AOS 270 – Role of Atmosphere-ocean-ice Interactions in a Changing Climate

Speaker: Michael Ghil
Institution: UCLA
Location: MS 7124
Date: February 11, 2026
Time: 3:00 pm to 4:00 pm


Abstract:

The Arctic exhibits both the largest sensitivity and the largest uncertainty in projected warming of any region on Earth. However, disentangling the drivers of polar climate change remains a challenge. This talk will use comprehensive and idealized models to isolate the mechanisms of Arctic warming, its seasonality, and its uncertainty. An idealized sea-ice model will show that seasonality in Arctic warming is fundamentally driven by the increasing thermal inertia of the surface layer as sea ice melts and transitions to open ocean.

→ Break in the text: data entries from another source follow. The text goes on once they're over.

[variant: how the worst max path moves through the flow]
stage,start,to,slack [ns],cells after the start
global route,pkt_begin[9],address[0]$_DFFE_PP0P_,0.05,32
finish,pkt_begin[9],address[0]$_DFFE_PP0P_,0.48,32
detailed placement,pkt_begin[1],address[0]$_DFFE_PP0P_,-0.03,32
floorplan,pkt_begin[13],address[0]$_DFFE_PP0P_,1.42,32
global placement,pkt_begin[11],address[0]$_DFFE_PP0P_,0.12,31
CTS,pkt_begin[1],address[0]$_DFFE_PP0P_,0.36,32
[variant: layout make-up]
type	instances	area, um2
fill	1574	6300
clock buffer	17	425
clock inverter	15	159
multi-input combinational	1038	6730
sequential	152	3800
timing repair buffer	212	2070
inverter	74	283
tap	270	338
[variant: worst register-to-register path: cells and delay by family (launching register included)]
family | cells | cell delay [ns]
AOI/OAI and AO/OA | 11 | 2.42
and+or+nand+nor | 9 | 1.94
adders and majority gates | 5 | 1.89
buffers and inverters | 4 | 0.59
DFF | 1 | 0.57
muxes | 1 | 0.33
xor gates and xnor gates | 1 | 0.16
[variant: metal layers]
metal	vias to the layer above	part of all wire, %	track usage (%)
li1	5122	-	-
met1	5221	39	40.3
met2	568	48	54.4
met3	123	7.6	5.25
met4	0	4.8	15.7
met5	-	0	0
`config.mk`:
```
export PLATFORM = sky130hd
export DESIGN_NAME = forward_scoreboard
export DESIGN_NICKNAME = d
export VERILOG_FILES = /design/src/rtl/forward_scoreboard.sv
export SDC_FILE = /design/constraint.sdc
export NUM_CORES = 1
export LEC_CHECK = 0
export CAP_MARGIN = 40
export CORE_UTILIZATION = 45
export CTS_BUF_LIST = sky130_fd_sc_hd__clkbuf_4 sky130_fd_sc_hd__clkbuf_8
export DETAILED_ROUTE_END_ITERATION = 6
export MAX_ROUTING_LAYER = met4
export PLACE_DENSITY = 0.73
export SLEW_MARGIN = 40
export SYNTH_ARGS = -nofsm -noshare
export SYNTH_HDL_FRONTEND = slang
export SYNTH_SLANG_ARGS = --single-unit
```
`constraint.sdc`:
```
create_clock -name clk -period 2.1 [get_ports clk]
set_input_delay 0.63 -clock clk [delete_from_list [all_inputs] [get_ports clk]]
set_output_delay 0.63 -clock clk [all_outputs]
set_load 0.01 [all_outputs]
```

Experiments that impose the model uncertainty in the Atlantic Meridional Overturning Circulation will demonstrate that this uncertainty in ocean circulation can reproduce nearly half the total uncertainty in projections of Arctic warming. Lastly, experiments that disable individual climate feedbacks to capture their full effects will highlight a key role for the water vapor feedback in amplifying Arctic warming. These mechanism-denial approaches challenge our diagnostic understanding of the drivers of polar warming, offering opportunities to improve polar climate projections.